How to set varied access permissions for generic removable devices and encrypted volumes for the same user account

DESCRIPTION

This article provides an example on how to configure read-only access to specific file types on every USB flash drive, and full access to specific file types in an encrypted volume located on a specific USB flash drive for the same user.

TASK

Allow a user read-only access to e.g. MS Word documents on any USB flash drive + full access to MS Word files in e.g.
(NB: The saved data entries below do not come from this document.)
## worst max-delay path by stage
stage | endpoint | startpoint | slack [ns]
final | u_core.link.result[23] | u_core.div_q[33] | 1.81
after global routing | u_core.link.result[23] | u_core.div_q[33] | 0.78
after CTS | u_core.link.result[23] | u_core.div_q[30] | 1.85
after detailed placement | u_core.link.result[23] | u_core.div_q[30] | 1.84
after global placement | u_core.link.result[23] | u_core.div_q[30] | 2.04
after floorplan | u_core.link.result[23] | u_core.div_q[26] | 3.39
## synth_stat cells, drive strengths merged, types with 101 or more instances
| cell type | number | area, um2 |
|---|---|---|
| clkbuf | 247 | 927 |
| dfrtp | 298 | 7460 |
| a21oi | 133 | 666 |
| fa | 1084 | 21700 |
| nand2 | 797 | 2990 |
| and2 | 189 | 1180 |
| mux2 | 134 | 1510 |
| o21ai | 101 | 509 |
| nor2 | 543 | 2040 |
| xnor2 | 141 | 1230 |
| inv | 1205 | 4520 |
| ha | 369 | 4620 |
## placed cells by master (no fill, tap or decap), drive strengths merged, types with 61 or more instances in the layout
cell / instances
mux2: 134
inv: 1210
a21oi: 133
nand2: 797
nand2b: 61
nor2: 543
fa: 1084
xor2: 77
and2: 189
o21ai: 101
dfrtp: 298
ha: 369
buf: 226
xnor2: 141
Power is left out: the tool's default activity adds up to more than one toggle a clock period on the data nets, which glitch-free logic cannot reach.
==> src/hw/port_pin_override.sv <==
`timescale 1ns/1ps
module port_pin_override (
  input wire logic clk_i,                          // system clock
  input wire logic rst_i,                          // synchronous reset
  input wire logic [5:0] io_addr_i,                // i/o register address
  input wire logic [7:0] io_wdata_i,               // write data
  input wire logic io_we_i,                        // write strobe
  input wire logic io_re_i,                        // read strobe
  output logic [7:0] io_rdata_o,                   // read data, held
  input wire logic [7:0] port_a_pin_i,             // port A pin levels
  output logic [7:0] port_a_out_o,                 // port A drive value
  output logic [7:0] port_a_oe_o,                  // port A drive enable
  output logic [7:0] port_a_pullup_o,              // port A pull-up on
  input wire logic [7:0] port_b_pin_i,             // port B pin levels
  output logic [7:0] port_b_out_o,                 // port B drive value
  output logic [7:0] port_b_oe_o,                  // port B drive enable
  output logic [7:0] port_b_pullup_o,              // port B pull-up on
  input wire logic [7:0] port_c_pin_i,             // port C pin levels
  input wire logic [7:0] port_c_output_data_direction_i,        // port C direction
  output logic [7:0] port_c_out_o,                 // port C drive value
  output logic [7:0] port_c_oe_o,                  // port C drive enable
  output logic [7:0] port_c_pullup_o,              // port C pull-up on
  input wire logic [7:0] port_d_pin_i,             // port D pin levels
  input wire logic [7:0] portd_direction_i,        // port D direction
  input wire logic [7:0] portd_output_data_i,      // port D data bits
  output logic [7:0] port_d_out_o,                 // port D drive value
  output logic [7:0] port_d_oe_o,                  // port D drive enable
  output logic [7:0] port_d_pullup_o,              // port D pull-up on
  input wire logic serial0_receiver_on_i,          // serial0 rx enabled
  input wire logic serial0_transmitter_on_i,       // serial0 tx enabled
  input wire logic serial0_tx_data_i,              // serial0 tx bit
  input wire logic serial1_receiver_on_i,          // serial1 rx enabled
  input wire logic two_wire_on_i,                  // two-wire enabled
  input wire logic [3:0] timer_compare_enable_i,   // compare out en, bits 7..4
  input wire logic [3:0] timer_compare_value_i,    // compare out, bits 7..4
  input wire logic [3:0] external_irq_enable_i,    // ext irq en, bits 3..0
  input wire logic [7:0] pinchange_source_d_i,     // pin-change masks
  input wire logic pinchange_group3_enable_i,      // pin-change group 3
  input wire logic sleep_i,                        // port D interrupt-side levels gated in sleep
  output logic [7:0] portd_levels_o,               // gated port D levels
  output logic [7:0] pinchange_d_o,                // pin-change sources 24..31
  output logic external_irq_zero_o,                // ext irq zero level
  output logic two_wire_scl_o,                     // filtered clock line
  output logic two_wire_sda_o,                     // filtered data line
  output logic global_pullup_off_o,                // pull-up disable bit
  output logic scan_port_disable_o,                // scan port disable bit
  output logic vector_table_select_o,              // vector table select
  output logic vector_change_unlock_o              // vector change unlock
);
  logic [7:0] port_a_direction;
  logic [7:0] port_a_output_data;
  logic [7:0] port_b_direction;
  logic [7:0] port_b_output_data;
  logic [7:0] port_c_output_data;
  logic [7:0] processor_control;
  logic [31:0] pins_sync;
  logic [7:0] sync_a;
  logic [7:0] sync_b;
  logic [7:0] sync_d;
  logic pullups_off;

  // ==========================================================
  // pin synchronisation
  // every pin level passes two flops before use
  pin_sync #(.WIDTH(32)) u_sync (
    .clk_i(clk_i),
    .rst_i(rst_i),
    .d_i({port_d_pin_i, port_c_pin_i, port_b_pin_i, port_a_pin_i}),
    .q_o(pins_sync)
  );
  assign sync_a = pins_sync[7:0];
  assign sync_b = pins_sync[15:8];
  assign sync_d = pins_sync[31:24];
  assign pullups_off = processor_control[gpio_pkg::CTRL_PULLUP_OFF_BIT];

  // ==========================================================
  // register decode
  wire wr_a_in = io_we_i && (io_addr_i == gpio_pkg::ADDR_PORT_A_IN);
  wire wr_a_dir = io_we_i && (io_addr_i == gpio_pkg::ADDR_PORT_A_DIR);
  wire wr_a_out = io_we_i && (io_addr_i == gpio_pkg::ADDR_PORT_A_OUT);
  wire wr_b_in = io_we_i && (io_addr_i == gpio_pkg::ADDR_PORT_B_IN);
  wire wr_b_dir = io_we_i && (io_addr_i == gpio_pkg::ADDR_PORT_B_DIR);
  wire wr_b_out = io_we_i && (io_addr_i == gpio_pkg::ADDR_PORT_B_OUT);
  wire wr_c_out = io_we_i && (io_addr_i == gpio_pkg::ADDR_PORT_C_OUT);
  wire wr_ctrl = io_we_i && (io_addr_i == gpio_pkg::ADDR_PROC_CTRL);

  // writing ones to an input level register toggles the data bits
  wire [7:0] next_a_out = wr_a_out ? io_wdata_i :
                          wr_a_in ? (port_a_output_data ^ io_wdata_i) : port_a_output_data;
  wire [7:0] next_b_out = wr_b_out ? io_wdata_i :
                          wr_b_in ? (port_b_output_data ^ io_wdata_i) : port_b_output_data;

  // read mux; unmapped addresses read zero
  wire [7:0] next_rdata =
    (io_addr_i == gpio_pkg::ADDR_PORT_A_IN) ? sync_a :
    (io_addr_i == gpio_pkg::ADDR_PORT_A_DIR) ? port_a_direction :
    (io_addr_i == gpio_pkg::ADDR_PORT_A_OUT) ? port_a_output_data :
    (io_addr_i == gpio_pkg::ADDR_PORT_B_IN) ? sync_b :
    (io_addr_i == gpio_pkg::ADDR_PORT_B_DIR) ? port_b_direction :
    (io_addr_i == gpio_pkg::ADDR_PORT_B_OUT) ? port_b_output_data :
    (io_addr_i == gpio_pkg::ADDR_PORT_C_OUT) ? port_c_output_data :
    (io_addr_i == gpio_pkg::ADDR_PROC_CTRL) ? processor_control : 8'h00;

  // ==========================================================
  // register file
  always_ff @(posedge clk_i) begin
    if (rst_i) begin
      port_a_direction <= gpio_pkg::PORT_RESET;
      port_a_output_data <= gpio_pkg::PORT_RESET;
      port_b_direction <= gpio_pkg::PORT_RESET;
      port_b_output_data <= gpio_pkg::PORT_RESET;
      port_c_output_data <= gpio_pkg::PORT_RESET;
      processor_control <= gpio_pkg::CTRL_RESET;
      io_rdata_o <= 8'h00;
    end else begin
      if (wr_a_dir) port_a_direction <= io_wdata_i;
      if (wr_b_dir) port_b_direction <= io_wdata_i;
      if (wr_c_out) port_c_output_data <= io_wdata_i;
      port_a_output_data <= next_a_out;
      port_b_output_data <= next_b_out;
      if (wr_ctrl) processor_control <= io_wdata_i & gpio_pkg::CTRL_WRITE_MASK;
      if (io_re_i) io_rdata_o <= next_rdata;
    end
  end

  // ==========================================================
  // plain port pull-up: input, data bit set, global disable clear
  function automatic logic [7:0] pull_of(input logic [7:0] dir, input logic [7:0] dat,
                                         input logic off);
    pull_of = off ? 8'h00 : (~dir & dat);
  endfunction

  // ==========================================================
  // port D overrides
  // receivers force input, transmitter forces output
  wire [7:0] dir_force_en = {5'h00, serial1_receiver_on_i, serial0_transmitter_on_i,
                             serial0_receiver_on_i};
  wire [7:0] dir_force_val = {5'h00, 1'b0, 1'b1, 1'b0};
  wire [7:0] d_dir = (portd_direction_i & ~dir_force_en) | (dir_force_val & dir_force_en);
  // forced inputs keep their data-bit pull-up; forced output has none
  wire [7:0] d_pull_forced = pullups_off ? 8'h00 : (portd_output_data_i & ~dir_force_val);
  wire [7:0] d_pull = (pull_of(portd_direction_i, portd_output_data_i, pullups_off) & ~dir_force_en) |
                      (d_pull_forced & dir_force_en);
  // compare outputs on bits 7..4, transmitter bit on bit 1
  wire [7:0] val_ovr_en = {timer_compare_enable_i, 2'b00, serial0_transmitter_on_i, 1'b0};
  wire [7:0] val_ovr = {timer_compare_value_i, 2'b00, serial0_tx_data_i, 1'b0};
  wire [7:0] d_val = (portd_output_data_i & ~val_ovr_en) | (val_ovr & val_ovr_en);
  // input buffer override; in sleep only overridden pins reach d_level, the two-wire filter still reads sync_d
  wire [7:0] pc_on = pinchange_source_d_i & {8{pinchange_group3_enable_i}};
  wire [7:0] die_ovr = pc_on | {4'h0, external_irq_enable_i};
  wire [7:0] d_die = {8{~sleep_i}} | die_ovr;
  wire [7:0] d_level = sync_d & d_die;

  // ==========================================================
  // pin outputs, all registered
  always_ff @(posedge clk_i) begin
    if (rst_i) begin
      port_a_out_o <= 8'h00;
      port_a_oe_o <= 8'h00;
      port_a_pullup_o <= 8'h00;
      port_b_out_o <= 8'h00;
      port_b_oe_o <= 8'h00;
      port_b_pullup_o <= 8'h00;
      port_c_out_o <= 8'h00;
      port_c_oe_o <= 8'h00;
      port_c_pullup_o <= 8'h00;
      port_d_out_o <= 8'h00;
      port_d_oe_o <= 8'h00;
      port_d_pullup_o <= 8'h00;
    end else begin
      port_a_out_o <= port_a_output_data;
      port_a_oe_o <= port_a_direction;
      port_a_pullup_o <= pull_of(port_a_direction, port_a_output_data, pullups_off);
      port_b_out_o <= port_b_output_data;
      port_b_oe_o <= port_b_direction;
      port_b_pullup_o <= pull_of(port_b_direction, port_b_output_data, pullups_off);
      port_c_out_o <= port_c_output_data;
      port_c_oe_o <= port_c_output_data_direction_i;
      port_c_pullup_o <= pull_of(port_c_output_data_direction_i, port_c_output_data, pullups_off);
      port_d_out_o <= d_val;
      port_d_oe_o <= d_dir;
      port_d_pullup_o <= d_pull;
    end
  end

  // ==========================================================
  // interrupt-side levels and control bits
  always_ff @(posedge clk_i) begin
    if (rst_i) begin
      portd_levels_o <= 8'h00;
      pinchange_d_o <= 8'h00;
      external_irq_zero_o <= 1'b0;
      global_pullup_off_o <= 1'b0;
      scan_port_disable_o <= 1'b0;
      vector_table_select_o <= 1'b0;
      vector_change_unlock_o <= 1'b0;
    end else begin
      portd_levels_o <= d_level;
      pinchange_d_o <= d_level & pinchange_source_d_i;
      external_irq_zero_o <= d_level[2];
      global_pullup_off_o <= pullups_off;
      scan_port_disable_o <= processor_control[gpio_pkg::CTRL_SCAN_OFF_BIT];
      vector_table_select_o <= processor_control[gpio_pkg::CTRL_VEC_SEL_BIT];
      vector_change_unlock_o <= processor_control[gpio_pkg::CTRL_VEC_UNLOCK_BIT];
    end
  end

  // ==========================================================
  // two-wire spike filters on port D bits 0 (clock) and 1 (data)
  // a level must hold SPIKE_CYCLES samples before it is passed on;
  // this adds that much latency to every genuine edge
  localparam int CW = $clog2(gpio_pkg::SPIKE_CYCLES + 1);
  localparam logic [CW-1:0] SPIKE_LAST = CW'(gpio_pkg::SPIKE_CYCLES - 1);
  logic [CW-1:0] stable_cnt [2];
  wire [1:0] tw_raw = sync_d[1:0];
  wire [1:0] tw_now = {two_wire_sda_o, two_wire_scl_o};
  wire [1:0] tw_take = {stable_cnt[1] == SPIKE_LAST, stable_cnt[0] == SPIKE_LAST};
  logic [1:0] tw_next;

  always_ff @(posedge clk_i) begin
    if (rst_i) begin
      stable_cnt[0] <= '0;
      stable_cnt[1] <= '0;
      tw_next <= 2'b00;
    end else begin
      for (int i = 0; i < 2; i++) begin
        if (!two_wire_on_i || tw_raw[i] == tw_now[i] || tw_take[i]) begin
          stable_cnt[i] <= '0;
        end else begin
          stable_cnt[i] <= stable_cnt[i] + 1'b1;
        end
        if (!two_wire_on_i || tw_take[i]) begin
          tw_next[i] <= tw_raw[i];
        end
      end
    end
  end
  assign two_wire_scl_o = tw_next[0];
  assign two_wire_sda_o = tw_next[1];

  // ==========================================================
  // checks
  property p_rx1_input;
    @(posedge clk_i) disable iff (rst_i) serial1_receiver_on_i |=> !port_d_oe_o[2];
  endproperty
  a_rx1_input: assert property (p_rx1_input) else $error("rx1 pin not input");

  property p_rx1_pull;
    @(posedge clk_i) disable iff (rst_i)
      serial1_receiver_on_i && !pullups_off |=> port_d_pullup_o[2] == $past(portd_output_data_i[2]);
  endproperty
  a_rx1_pull: assert property (p_rx1_pull) else $error("rx1 pull-up wrong");

  property p_tx0_output;
    @(posedge clk_i) disable iff (rst_i)
      serial0_transmitter_on_i |=> port_d_oe_o[1] && port_d_out_o[1] == $past(serial0_tx_data_i);
  endproperty
  a_tx0_output: assert property (p_tx0_output) else $error("tx0 pin not driven");

  property p_rx0_input;
    @(posedge clk_i) disable iff (rst_i)
      serial0_receiver_on_i |=> !port_d_oe_o[0] &&
        port_d_pullup_o[0] == ($past(portd_output_data_i[0]) && !$past(pullups_off));
  endproperty
  a_rx0_input: assert property (p_rx0_input) else $error("rx0 pin wrong");

  property p_compare_value;
    @(posedge clk_i) disable iff (rst_i)
      timer_compare_enable_i[3] |=> port_d_out_o[7] == $past(timer_compare_value_i[3]) &&
        port_d_oe_o[7] == $past(portd_direction_i[7]);
  endproperty
  a_compare_value: assert property (p_compare_value) else $error("compare value wrong");

  property p_irq_input_on;
    @(posedge clk_i) disable iff (rst_i)
      sleep_i && external_irq_enable_i[0] |=> portd_levels_o[0] == $past(sync_d[0]);
  endproperty
  a_irq_input_on: assert property (p_irq_input_on) else $error("input buffer off");

  property p_irq_zero;
    @(posedge clk_i) disable iff (rst_i) !sleep_i |=> external_irq_zero_o == $past(sync_d[2]);
  endproperty
  a_irq_zero: assert property (p_irq_zero) else $error("irq zero mismatch");

  property p_pinchange;
    @(posedge clk_i) disable iff (rst_i)
      !sleep_i |=> pinchange_d_o[2:0] == ($past(sync_d[2:0]) & $past(pinchange_source_d_i[2:0]));
  endproperty
  a_pinchange: assert property (p_pinchange) else $error("pin-change source wrong");

  property p_pullups_off;
    @(posedge clk_i) disable iff (rst_i)
      pullups_off |=> port_a_pullup_o == 8'h00 && port_b_pullup_o == 8'h00 && port_c_pullup_o == 8'h00;
  endproperty
  a_pullups_off: assert property (p_pullups_off) else $error("pull-up despite disable");

  property p_filter_hold;
    @(posedge clk_i) disable iff (rst_i)
      two_wire_on_i && $past(two_wire_on_i) && $changed(two_wire_scl_o) |-> $past(tw_take[0]);
  endproperty
  a_filter_hold: assert property (p_filter_hold) else $error("spike passed filter");

  property p_ctrl_ro;
    @(posedge clk_i) disable iff (rst_i)
      wr_ctrl |=> processor_control[6:5] == 2'b00 && processor_control[3:2] == 2'b00 &&
        pullups_off == $past(io_wdata_i[4]);
  endproperty
  a_ctrl_ro: assert property (p_ctrl_ro) else $error("control bits wrong");

  property p_read_pins;
    @(posedge clk_i) disable iff (rst_i)
      io_re_i && io_addr_i == gpio_pkg::ADDR_PORT_B_IN |=> io_rdata_o == $past(sync_b);
  endproperty
  a_read_pins: assert property (p_read_pins) else $error("pin read wrong");

  property p_reset_zero;
    @(posedge clk_i) rst_i |=> port_a_oe_o == 8'h00 && port_b_out_o == 8'h00 && processor_control == 8'h00;
  endproperty
  a_reset_zero: assert property (p_reset_zero) else $error("reset values wrong");

  c_rx0: cover property (@(posedge clk_i) disable iff (rst_i) serial0_receiver_on_i ##1 port_d_pullup_o[0]);
  c_filter: cover property (@(posedge clk_i) disable iff (rst_i) two_wire_on_i ##1 $changed(two_wire_sda_o));
  c_pullups_off: cover property (@(posedge clk_i) disable iff (rst_i) $rose(pullups_off));
endmodule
TrueCrypt volume that is stored on a specific USB flash drive.

HOW-TO

1. Enable TrueCrypt integration in Service Options-> Encryption;
2. Configure Removable permissions as below:

System: Full Access

3. Configure USB Port permissions as below:

System: Full access

3. Add encrypted flash drive to USB Devices White List for the user with "Control as type" flag checked;

4. Create the following Content-Aware rule for the user:

Applies to - Permissions
Device Type(s) - Removable
Actions- Generic: ALLOW READ,
Encrypted: ALLOW READ, ALLOW WRITE

*Normally, the user would need at least read-only access on Generic Removable level to access file-hosted container, but since content-aware rules are configured to grant the user read-only access to some file type(s) on generic level, the encrypted volume will be accessible.

**This configuration is applicable for allowing full access to specific file types on certain Generic removable flash drives as well.